- [TASK]:
Scan the records for the string "global"; copy each line where it occurs.

- [THE DATA]:
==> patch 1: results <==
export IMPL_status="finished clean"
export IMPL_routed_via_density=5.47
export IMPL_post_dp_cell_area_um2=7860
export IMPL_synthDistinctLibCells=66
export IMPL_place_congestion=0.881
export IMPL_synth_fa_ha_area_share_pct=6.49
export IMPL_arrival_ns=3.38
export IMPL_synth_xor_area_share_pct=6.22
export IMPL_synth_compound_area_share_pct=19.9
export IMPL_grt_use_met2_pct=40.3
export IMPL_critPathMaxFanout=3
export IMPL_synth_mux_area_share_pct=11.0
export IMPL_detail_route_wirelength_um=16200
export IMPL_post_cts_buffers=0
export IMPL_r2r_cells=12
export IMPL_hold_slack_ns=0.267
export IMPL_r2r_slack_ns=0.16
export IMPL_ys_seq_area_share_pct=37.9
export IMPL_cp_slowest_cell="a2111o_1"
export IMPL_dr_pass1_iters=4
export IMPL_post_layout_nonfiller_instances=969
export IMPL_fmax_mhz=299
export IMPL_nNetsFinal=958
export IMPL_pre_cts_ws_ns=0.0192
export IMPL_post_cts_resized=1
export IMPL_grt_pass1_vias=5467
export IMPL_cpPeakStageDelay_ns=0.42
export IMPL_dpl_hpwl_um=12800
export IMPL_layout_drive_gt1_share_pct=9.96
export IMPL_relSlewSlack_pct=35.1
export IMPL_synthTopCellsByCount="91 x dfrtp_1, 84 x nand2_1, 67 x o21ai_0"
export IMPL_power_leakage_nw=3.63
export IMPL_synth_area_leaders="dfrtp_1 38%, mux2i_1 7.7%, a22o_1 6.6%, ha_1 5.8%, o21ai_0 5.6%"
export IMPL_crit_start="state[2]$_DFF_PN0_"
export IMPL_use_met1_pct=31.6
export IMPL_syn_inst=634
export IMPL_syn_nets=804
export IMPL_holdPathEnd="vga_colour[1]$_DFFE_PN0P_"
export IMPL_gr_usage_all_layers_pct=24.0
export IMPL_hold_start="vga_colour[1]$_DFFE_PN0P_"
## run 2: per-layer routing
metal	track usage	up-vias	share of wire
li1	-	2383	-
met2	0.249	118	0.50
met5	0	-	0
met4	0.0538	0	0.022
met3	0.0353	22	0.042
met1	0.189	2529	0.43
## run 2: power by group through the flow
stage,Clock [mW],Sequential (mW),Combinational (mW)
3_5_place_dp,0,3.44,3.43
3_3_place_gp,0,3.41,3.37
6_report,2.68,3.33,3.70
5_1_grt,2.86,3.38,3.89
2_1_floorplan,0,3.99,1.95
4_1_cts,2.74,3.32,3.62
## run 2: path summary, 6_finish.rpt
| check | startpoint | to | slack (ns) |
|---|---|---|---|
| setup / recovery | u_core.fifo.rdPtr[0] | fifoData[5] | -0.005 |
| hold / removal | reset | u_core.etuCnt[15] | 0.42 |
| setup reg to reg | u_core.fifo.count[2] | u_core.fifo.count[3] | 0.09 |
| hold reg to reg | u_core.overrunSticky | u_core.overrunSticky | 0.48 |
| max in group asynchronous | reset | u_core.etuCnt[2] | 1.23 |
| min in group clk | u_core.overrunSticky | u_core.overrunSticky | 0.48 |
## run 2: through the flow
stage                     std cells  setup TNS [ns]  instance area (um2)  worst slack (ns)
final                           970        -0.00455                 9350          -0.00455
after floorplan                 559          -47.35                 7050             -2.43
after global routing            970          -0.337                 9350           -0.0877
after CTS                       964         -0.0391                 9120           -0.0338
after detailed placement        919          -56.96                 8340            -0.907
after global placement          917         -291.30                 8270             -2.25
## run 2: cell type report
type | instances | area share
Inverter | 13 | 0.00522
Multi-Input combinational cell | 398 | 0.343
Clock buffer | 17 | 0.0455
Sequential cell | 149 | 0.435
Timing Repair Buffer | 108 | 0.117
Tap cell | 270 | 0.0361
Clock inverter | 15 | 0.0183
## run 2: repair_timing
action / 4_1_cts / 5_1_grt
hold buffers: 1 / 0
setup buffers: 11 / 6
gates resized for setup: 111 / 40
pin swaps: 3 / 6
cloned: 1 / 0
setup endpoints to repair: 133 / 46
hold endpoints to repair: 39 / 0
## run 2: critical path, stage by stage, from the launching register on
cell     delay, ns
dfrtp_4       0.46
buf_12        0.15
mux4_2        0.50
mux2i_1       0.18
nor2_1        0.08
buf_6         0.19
File: config.mk
export PLATFORM = sky130hd
export DESIGN_NAME = tl_rx_fc_update_gen
export DESIGN_NICKNAME = d
export VERILOG_FILES = /design/src/rtl/tl_rx_fc_update_gen.sv
export SDC_FILE = /design/constraint.sdc
export NUM_CORES = 1
export LEC_CHECK = 0
export ABC_AREA = 1
export CORE_MARGIN = 8
export CORE_UTILIZATION = 51
export CTS_CLUSTER_DIAMETER = 100
export DETAILED_ROUTE_END_ITERATION = 16
export GPL_TIMING_DRIVEN = 0
export PLACE_DENSITY = 0.82
export SLEW_MARGIN = 25
export SYNTH_ARGS = -nofsm -noshare
export SYNTH_HDL_FRONTEND = slang
export SYNTH_SLANG_ARGS = --single-unit
export TNS_END_PERCENT = 10
File: constraint.sdc
create_clock -name clk -period 3.2 [get_ports clk]
set_input_delay 0.64 -clock clk [delete_from_list [all_inputs] [get_ports clk]]
set_output_delay 0.64 -clock clk [all_outputs]
set_load 0.02 [all_outputs]
$ cat src/rtl/axis_byte_packer_pkg.sv
// Shared types and helpers for the AXI4-Stream byte packer.
// Frame modes, counter sizing and keep-mask generation.
package axis_byte_packer_pkg;

   typedef enum logic {
      MODE_PASS = 1'b0,
      MODE_PACK = 1'b1
   } frame_mode_e;

   function automatic int cntWidth(input int accBytes);
      return $clog2(accBytes + 1);
   endfunction

   function automatic logic [63:0] keepMask(input int n);
      return (64'd1 << n) - 64'd1;
   endfunction

endpackage

$ cat src/rtl/axis_byte_packer_if.sv
// AXI4-Stream bundle with master (driver) and slave (receiver) views.
interface axis_byte_packer_if #(
   parameter int BYTES = 4
);

   logic [8*BYTES-1:0] tdata;
   logic [BYTES-1:0]   tkeep;
   logic               tvalid;
   logic               tlast;
   logic               tready;

   modport master (output tdata, output tkeep, output tvalid, output tlast, input tready);
   modport slave  (input tdata, input tkeep, input tvalid, input tlast, output tready);

endinterface

$ cat src/rtl/axis_byte_packer_out_reg.sv
// Single-entry registered AXI4-Stream output stage.
// o_free tells the producer a load this cycle will not overwrite an unsent beat.
module axis_out_reg #(
   parameter int BYTES = 4
) (
   input  logic                 clk,
   input  logic                 reset,
   input  logic                 i_load,
   input  logic [8*BYTES-1:0]   i_data,
   input  logic [BYTES-1:0]     i_keep,
   input  logic                 i_last,
   output logic                 o_free,
   axis_byte_packer_if.master   m_axis
);

   logic [8*BYTES-1:0] r_data;
   logic [BYTES-1:0]   r_keep;
   logic               r_valid;
   logic               r_last;

   always_ff @(posedge clk) begin
      if (reset) begin
         r_data  <= '0;
         r_keep  <= '0;
         r_valid <= 1'b0;
         r_last  <= 1'b0;
      end else if (i_load) begin
         r_data  <= i_data;
         r_keep  <= i_keep;
         r_valid <= 1'b1;
         r_last  <= i_last;
      end else if (m_axis.tready) begin
         r_valid <= 1'b0;
      end
   end

   assign o_free        = !r_valid || m_axis.tready;
   assign m_axis.tdata  = r_data;
   assign m_axis.tkeep  = r_keep;
   assign m_axis.tvalid = r_valid;
   assign m_axis.tlast  = r_last;

endmodule

$ cat src/rtl/axis_byte_packer.sv
// Keeps the low KEEP_BYTES of each input beat and packs them densely into
// OUT_BYTES-wide output beats, or passes them through one beat per beat.
module axis_byte_packer
   import axis_byte_packer_pkg::*;
#(
   parameter int IN_BYTES   = 4,
   parameter int KEEP_BYTES = 3,
   parameter int OUT_BYTES  = 4
) (
   input  logic               clk,
   input  logic               reset,
   input  logic               pack_en,
   axis_byte_packer_if.slave  in_AXIS,
   axis_byte_packer_if.master out_AXIS
);

   localparam int ACC  = OUT_BYTES + KEEP_BYTES - 1;
   localparam int ACCW = 8 * ACC;
   localparam int CW   = cntWidth(ACC);
   localparam logic [CW-1:0] OUT_CNT  = CW'(OUT_BYTES);
   localparam logic [CW-1:0] KEEP_CNT = CW'(KEEP_BYTES);

   generate
      if (KEEP_BYTES < 1 || KEEP_BYTES > IN_BYTES || KEEP_BYTES > OUT_BYTES) begin : g_badParams
         $error("axis_byte_packer: KEEP_BYTES must lie in 1..min(IN_BYTES, OUT_BYTES)");
      end
   endgenerate

   logic [ACCW-1:0]        r_acc;
   logic [CW-1:0]          r_cnt;
   logic                   r_lastPend;
   logic                   r_inFrame;
   frame_mode_e            r_mode;

   frame_mode_e            w_mode;
   logic                   w_free;
   logic                   w_loadA;
   logic                   w_loadB;
   logic                   w_drain;
   logic                   w_ready;
   logic                   w_accept;
   logic                   w_passLoad;
   logic                   w_load;
   logic [8*KEEP_BYTES-1:0] w_kept;
   logic [8*OUT_BYTES-1:0] w_ldData;
   logic [OUT_BYTES-1:0]   w_ldKeep;
   logic                   w_ldLast;
   logic [ACCW-1:0]        w_accNext;
   logic [CW-1:0]          w_cntNext;
   logic                   w_unused;

   assign w_unused = ^{in_AXIS.tkeep, in_AXIS.tdata};
   assign w_kept   = in_AXIS.tdata[8*KEEP_BYTES-1:0];

   // The mode is only taken from pack_en on a frame's first beat.
   assign w_mode     = r_inFrame ? r_mode : (pack_en ? MODE_PACK : MODE_PASS);
   assign w_loadA    = w_free && (r_cnt >= OUT_CNT);
   assign w_loadB    = w_free && r_lastPend && (r_cnt != '0) && (r_cnt < OUT_CNT);
   assign w_drain    = w_loadA || w_loadB;
   assign w_accept   = in_AXIS.tvalid && w_ready;
   assign w_passLoad = w_accept && (w_mode == MODE_PASS);
   assign w_load     = w_passLoad || w_drain;

   always_comb begin
      w_ready = 1'b0;
      if (!reset && !r_lastPend) begin
         if (!r_inFrame || r_mode == MODE_PASS) begin
            w_ready = w_free;
         end else begin
            w_ready = (r_cnt < OUT_CNT) || w_drain;
         end
      end
   end

   assign in_AXIS.tready = w_ready;

   always_comb begin
      w_ldData = '0;
      w_ldKeep = '0;
      w_ldLast = 1'b0;
      if (w_passLoad) begin
         w_ldData = (8*OUT_BYTES)'(w_kept);
         w_ldKeep = OUT_BYTES'(keepMask(KEEP_BYTES));
         w_ldLast = in_AXIS.tlast;
      end else if (w_loadA) begin
         w_ldData = r_acc[8*OUT_BYTES-1:0];
         w_ldKeep = '1;
         w_ldLast = r_lastPend && (r_cnt == OUT_CNT);
      end else if (w_loadB) begin
         w_ldKeep = OUT_BYTES'(keepMask(int'(r_cnt)));
         for (int b = 0; b < OUT_BYTES; b++) begin
            if (w_ldKeep[b]) w_ldData[8*b +: 8] = r_acc[8*b +: 8];
         end
         w_ldLast = 1'b1;
      end
   end

   // Bytes at and above cnt are always zero, so appending is a plain OR.
   always_comb begin
      w_accNext = r_acc;
      w_cntNext = r_cnt;
      if (w_loadA) begin
         w_accNext = r_acc >> (8*OUT_BYTES);
         w_cntNext = r_cnt - OUT_CNT;
      end else if (w_loadB) begin
         w_accNext = '0;
         w_cntNext = '0;
      end
      if (w_accept && w_mode == MODE_PACK) begin
         w_accNext = w_accNext | (ACCW'(w_kept) << (8*w_cntNext));
         w_cntNext = w_cntNext + KEEP_CNT;
      end
   end

   always_ff @(posedge clk) begin
      if (reset) begin
         r_acc      <= '0;
         r_cnt      <= '0;
         r_lastPend <= 1'b0;
         r_inFrame  <= 1'b0;
         r_mode     <= MODE_PASS;
      end else begin
         r_acc <= w_accNext;
         r_cnt <= w_cntNext;
         if (w_accept) begin
            r_inFrame <= !in_AXIS.tlast;
            if (!r_inFrame) r_mode <= w_mode;
         end
         if (w_accept && in_AXIS.tlast && w_mode == MODE_PACK) begin
            r_lastPend <= 1'b1;
         end else if (w_load && w_ldLast) begin
            r_lastPend <= 1'b0;
         end
      end
   end

   axis_out_reg #(
      .BYTES (OUT_BYTES)
   ) u_outReg (
      .clk    (clk),
      .reset  (reset),
      .i_load (w_load),
      .i_data (w_ldData),
      .i_keep (w_ldKeep),
      .i_last (w_ldLast),
      .o_free (w_free),
      .m_axis (out_AXIS)
   );

endmodule
## config.mk

```make
export PLATFORM = sky130hd
export DESIGN_NAME = ncpu32k_pipe_slice
export DESIGN_NICKNAME = d
export VERILOG_FILES = /design/src/rtl/ncpu32k_pipe_slice.sv
export SDC_FILE = /design/constraint.sdc
export NUM_CORES = 1
export LEC_CHECK = 0
export ABC_AREA = 1
export BUFFER_PORTS_ARGS = -buffer_cell sky130_fd_sc_hd__buf_4
export CAP_MARGIN = 20
export CORE_ASPECT_RATIO = 0.75
export CORE_MARGIN = 1
export CORE_UTILIZATION = 55
export CTS_CLUSTER_DIAMETER = 120
export DETAILED_ROUTE_END_ITERATION = 10
export GPL_ROUTABILITY_DRIVEN = 0
export HOLD_SLACK_MARGIN = 0.02
export PLACE_DENSITY_LB_ADDON = 0.2
export SYNTH_ARGS = -nofsm -noshare
export SYNTH_HDL_FRONTEND = slang
export SYNTH_SLANG_ARGS = --single-unit
```

## constraint.sdc

```tcl
create_clock -name CLK -period 2.8 [get_ports CLK]
set_clock_uncertainty 0.15 [all_clocks]
set_input_delay 0.42 -clock CLK [delete_from_list [all_inputs] [get_ports CLK]]
set_output_delay 0.42 -clock CLK [all_outputs]
set_load 0.03 [all_outputs]
```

- [ANSWER TO THIS TASK]:
after global routing            970          -0.337                 9350           -0.0877
after global placement          917         -291.30                 8270             -2.25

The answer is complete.